It was a joy to be a part of Special Olympics

Published 4:22 pm Friday, May 8, 2015

I was fortunate enough to be asked to serve as the torchbearer to signify the opening of the Special Olympics track and field event at Bainbridge High School Thursday morning. What a thrill this was, and I count it as one of the biggest honors and highlights of my career.
Once upon a time I was a decent athlete and the thought of running about half a lap carrying about a five-pound torch with a pretty decent flame atop would have caused no pause.
But, that was many years and many pounds ago. As it is, I just wanted to make sure that I didn’t trip or fall and had enough breath to speak after the run was over.
But with all the participants from Decatur and three surrounding counties, many volunteers and students in the crowd, the run was a breeze.
And, having Decatur County Sheriff Wiley Griffin, some of his deputies, several Bainbridge Public Safety officers, and several Georgia Highway Patrolmen running behind me, I had to make the short run without a hiccup.
The Special Olympics organizing committee does a fabulous job with the various events that allow these students and some adults to participate. Jim Beck has led the board as its chairman for the past six years, since its reemergence from several years of being dormant. Jim deserves a lot of credit for the success of the track and field event, the bowling events and the ever-popular Snowflake Ball.
Jim informed me before the event that he is stepping down as chairman and he deserves the community’s thanks for a job well done.
But, the real stars of any Special Olympics event are the competitors and participants. Those students competing in various track and field events Thursday morning were having the time of their lives. They competed for the joy of the competition and being around the other competitors. That’s the way it should be and it is so refreshing.

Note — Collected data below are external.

`config.mk`:
```
export PLATFORM = sky130hd
export DESIGN_NAME = bullet_collision_ctrl
export DESIGN_NICKNAME = d
export VERILOG_FILES = /design/src/rtl/bullet_collision_ctrl.sv
export SDC_FILE = /design/constraint.sdc
export NUM_CORES = 1
export LEC_CHECK = 0
export ABC_AREA = 1
export CORE_MARGIN = 2
export CORE_UTILIZATION = 30
export DETAILED_ROUTE_END_ITERATION = 6
export SLEW_MARGIN = 20
export SYNTH_ARGS = -nofsm -noshare
export SYNTH_HDL_FRONTEND = slang
export SYNTH_SLANG_ARGS = --single-unit
```
`constraint.sdc`:
```
create_clock -name Clk -period 8.9 [get_ports Clk]
set_input_delay 0.89 -clock Clk [delete_from_list [all_inputs] [get_ports Clk]]
set_output_delay 0.89 -clock Clk [all_outputs]
set_load 0.03 [all_outputs]
```
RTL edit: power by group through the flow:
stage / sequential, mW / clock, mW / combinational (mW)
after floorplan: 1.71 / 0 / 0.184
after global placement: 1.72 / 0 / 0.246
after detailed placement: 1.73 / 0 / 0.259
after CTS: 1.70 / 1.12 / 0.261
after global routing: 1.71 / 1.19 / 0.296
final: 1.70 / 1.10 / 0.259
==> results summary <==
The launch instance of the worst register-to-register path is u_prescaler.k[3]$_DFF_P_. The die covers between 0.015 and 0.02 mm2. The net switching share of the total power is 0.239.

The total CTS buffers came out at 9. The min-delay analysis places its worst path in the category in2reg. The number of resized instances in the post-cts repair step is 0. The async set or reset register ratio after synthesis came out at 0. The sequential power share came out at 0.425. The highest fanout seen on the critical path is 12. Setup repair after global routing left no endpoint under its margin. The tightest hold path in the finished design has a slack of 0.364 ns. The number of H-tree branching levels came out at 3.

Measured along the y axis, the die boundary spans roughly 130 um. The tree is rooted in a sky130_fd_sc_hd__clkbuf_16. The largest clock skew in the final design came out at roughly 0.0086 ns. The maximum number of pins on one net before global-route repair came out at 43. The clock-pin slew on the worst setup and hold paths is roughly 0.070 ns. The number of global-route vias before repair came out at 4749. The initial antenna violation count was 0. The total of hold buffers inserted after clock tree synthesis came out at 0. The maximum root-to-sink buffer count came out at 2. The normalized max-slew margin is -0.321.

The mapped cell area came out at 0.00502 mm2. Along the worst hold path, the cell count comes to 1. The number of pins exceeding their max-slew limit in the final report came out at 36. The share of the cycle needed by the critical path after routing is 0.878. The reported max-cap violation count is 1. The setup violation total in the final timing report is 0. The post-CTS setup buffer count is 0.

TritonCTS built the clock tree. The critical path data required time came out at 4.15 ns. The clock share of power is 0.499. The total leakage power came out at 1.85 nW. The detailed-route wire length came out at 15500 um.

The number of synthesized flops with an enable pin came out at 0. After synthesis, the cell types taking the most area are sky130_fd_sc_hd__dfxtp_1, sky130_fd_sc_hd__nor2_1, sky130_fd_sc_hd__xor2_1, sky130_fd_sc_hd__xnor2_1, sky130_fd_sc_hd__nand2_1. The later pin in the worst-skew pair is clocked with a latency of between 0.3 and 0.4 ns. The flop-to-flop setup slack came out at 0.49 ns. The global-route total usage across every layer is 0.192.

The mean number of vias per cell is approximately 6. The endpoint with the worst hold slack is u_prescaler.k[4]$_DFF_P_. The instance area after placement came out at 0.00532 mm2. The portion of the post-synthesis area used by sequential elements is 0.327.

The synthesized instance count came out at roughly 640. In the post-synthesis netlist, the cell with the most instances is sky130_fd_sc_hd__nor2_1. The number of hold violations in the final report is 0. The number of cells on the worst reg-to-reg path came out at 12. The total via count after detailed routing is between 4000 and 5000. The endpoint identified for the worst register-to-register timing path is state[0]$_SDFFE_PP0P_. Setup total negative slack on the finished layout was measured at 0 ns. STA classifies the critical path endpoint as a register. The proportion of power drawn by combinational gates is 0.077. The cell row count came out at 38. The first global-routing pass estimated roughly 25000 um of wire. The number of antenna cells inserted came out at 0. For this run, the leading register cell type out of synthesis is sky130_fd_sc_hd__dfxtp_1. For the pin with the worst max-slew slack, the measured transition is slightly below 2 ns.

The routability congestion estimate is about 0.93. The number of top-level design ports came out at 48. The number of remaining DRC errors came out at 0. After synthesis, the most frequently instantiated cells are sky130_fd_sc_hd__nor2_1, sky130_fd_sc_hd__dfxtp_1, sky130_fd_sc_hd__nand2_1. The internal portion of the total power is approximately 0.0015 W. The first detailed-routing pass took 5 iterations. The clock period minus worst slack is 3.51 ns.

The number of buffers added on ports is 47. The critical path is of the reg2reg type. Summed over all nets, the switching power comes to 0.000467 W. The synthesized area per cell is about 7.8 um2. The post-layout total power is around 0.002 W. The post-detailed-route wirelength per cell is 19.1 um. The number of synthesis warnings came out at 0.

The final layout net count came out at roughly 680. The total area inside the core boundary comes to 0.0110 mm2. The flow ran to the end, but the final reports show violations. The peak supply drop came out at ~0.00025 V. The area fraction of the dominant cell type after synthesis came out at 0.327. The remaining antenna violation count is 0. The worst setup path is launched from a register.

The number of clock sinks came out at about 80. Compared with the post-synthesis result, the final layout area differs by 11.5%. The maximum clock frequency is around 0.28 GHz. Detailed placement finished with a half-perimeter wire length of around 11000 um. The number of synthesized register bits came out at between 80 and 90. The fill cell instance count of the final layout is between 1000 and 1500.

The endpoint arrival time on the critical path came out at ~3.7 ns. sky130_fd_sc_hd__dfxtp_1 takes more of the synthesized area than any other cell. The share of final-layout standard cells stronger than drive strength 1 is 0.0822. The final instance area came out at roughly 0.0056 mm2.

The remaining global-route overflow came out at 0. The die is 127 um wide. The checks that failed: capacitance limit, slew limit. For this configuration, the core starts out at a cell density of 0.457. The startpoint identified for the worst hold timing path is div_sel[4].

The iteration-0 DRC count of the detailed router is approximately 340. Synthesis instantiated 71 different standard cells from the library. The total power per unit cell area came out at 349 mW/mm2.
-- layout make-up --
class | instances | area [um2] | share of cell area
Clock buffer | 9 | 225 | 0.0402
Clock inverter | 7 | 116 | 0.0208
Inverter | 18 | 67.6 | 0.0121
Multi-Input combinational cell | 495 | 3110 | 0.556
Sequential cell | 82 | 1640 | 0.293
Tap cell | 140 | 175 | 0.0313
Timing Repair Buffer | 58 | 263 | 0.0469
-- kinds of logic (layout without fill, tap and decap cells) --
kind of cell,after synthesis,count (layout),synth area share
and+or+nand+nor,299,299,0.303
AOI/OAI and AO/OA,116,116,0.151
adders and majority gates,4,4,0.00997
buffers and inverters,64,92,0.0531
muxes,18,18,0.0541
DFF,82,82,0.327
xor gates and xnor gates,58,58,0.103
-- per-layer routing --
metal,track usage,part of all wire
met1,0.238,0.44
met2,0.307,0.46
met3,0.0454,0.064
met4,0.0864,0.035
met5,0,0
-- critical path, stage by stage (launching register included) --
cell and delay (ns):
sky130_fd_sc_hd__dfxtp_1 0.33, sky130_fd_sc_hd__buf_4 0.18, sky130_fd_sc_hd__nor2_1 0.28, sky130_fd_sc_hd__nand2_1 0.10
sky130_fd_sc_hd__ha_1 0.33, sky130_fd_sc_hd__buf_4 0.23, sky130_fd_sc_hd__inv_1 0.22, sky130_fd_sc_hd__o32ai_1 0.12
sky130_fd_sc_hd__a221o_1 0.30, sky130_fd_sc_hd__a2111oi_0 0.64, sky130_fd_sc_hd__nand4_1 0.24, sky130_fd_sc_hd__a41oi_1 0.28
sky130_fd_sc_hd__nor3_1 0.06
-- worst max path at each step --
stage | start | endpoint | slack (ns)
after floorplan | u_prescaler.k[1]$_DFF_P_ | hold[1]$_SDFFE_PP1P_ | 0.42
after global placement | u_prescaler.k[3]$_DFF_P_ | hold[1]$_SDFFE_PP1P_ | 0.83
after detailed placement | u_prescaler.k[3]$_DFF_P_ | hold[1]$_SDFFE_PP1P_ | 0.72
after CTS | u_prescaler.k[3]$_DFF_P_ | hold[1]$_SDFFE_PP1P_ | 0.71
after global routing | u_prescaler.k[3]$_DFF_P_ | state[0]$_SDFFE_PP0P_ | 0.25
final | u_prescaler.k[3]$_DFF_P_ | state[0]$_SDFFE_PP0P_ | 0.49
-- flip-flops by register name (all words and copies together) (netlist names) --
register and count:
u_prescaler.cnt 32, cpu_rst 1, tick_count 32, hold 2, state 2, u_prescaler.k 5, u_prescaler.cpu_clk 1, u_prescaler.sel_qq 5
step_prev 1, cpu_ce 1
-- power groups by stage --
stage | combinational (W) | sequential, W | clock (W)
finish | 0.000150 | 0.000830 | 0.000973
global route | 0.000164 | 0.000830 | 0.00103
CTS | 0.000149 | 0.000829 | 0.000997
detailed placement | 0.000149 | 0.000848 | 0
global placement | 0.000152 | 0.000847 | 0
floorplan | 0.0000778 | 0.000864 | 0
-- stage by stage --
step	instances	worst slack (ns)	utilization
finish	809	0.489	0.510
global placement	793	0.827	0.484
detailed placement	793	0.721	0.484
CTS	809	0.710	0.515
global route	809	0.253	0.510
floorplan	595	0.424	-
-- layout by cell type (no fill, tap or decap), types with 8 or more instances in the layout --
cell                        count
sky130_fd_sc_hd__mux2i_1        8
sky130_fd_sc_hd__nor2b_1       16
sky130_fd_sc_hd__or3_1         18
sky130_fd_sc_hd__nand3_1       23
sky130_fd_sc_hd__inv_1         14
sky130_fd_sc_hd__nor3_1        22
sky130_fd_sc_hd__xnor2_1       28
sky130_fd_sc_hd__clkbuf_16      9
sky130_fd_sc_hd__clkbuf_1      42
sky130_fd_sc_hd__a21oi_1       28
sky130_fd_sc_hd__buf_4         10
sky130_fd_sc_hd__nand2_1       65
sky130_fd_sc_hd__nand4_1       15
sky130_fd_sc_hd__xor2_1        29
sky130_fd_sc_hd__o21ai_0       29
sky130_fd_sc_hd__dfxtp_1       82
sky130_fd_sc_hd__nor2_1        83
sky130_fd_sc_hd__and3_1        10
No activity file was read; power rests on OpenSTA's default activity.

The official motto of the Special Olympics is this: “Let me win, but if I cannot win, let me be brave in the attempt.”
I think we could all apply those principles to just about any aspect of our lives.
I have been fortunate enough to coach my own son, Judson, in recreational league baseball for the past five years and the last two in football.
Personally, I think each rec league coach and each parent of a rec league player should attend at least one Special Olympics event.
Yes, most times it’s more fun to win than lose, but what absolutely matters is the effort and attitude. Lots could be learned about how and why the athletes in the Special Olympics participate.
Thanks again to the organizing committee for the opportunity to serve as the torchbearer. It was a thrill that I will not soon forget.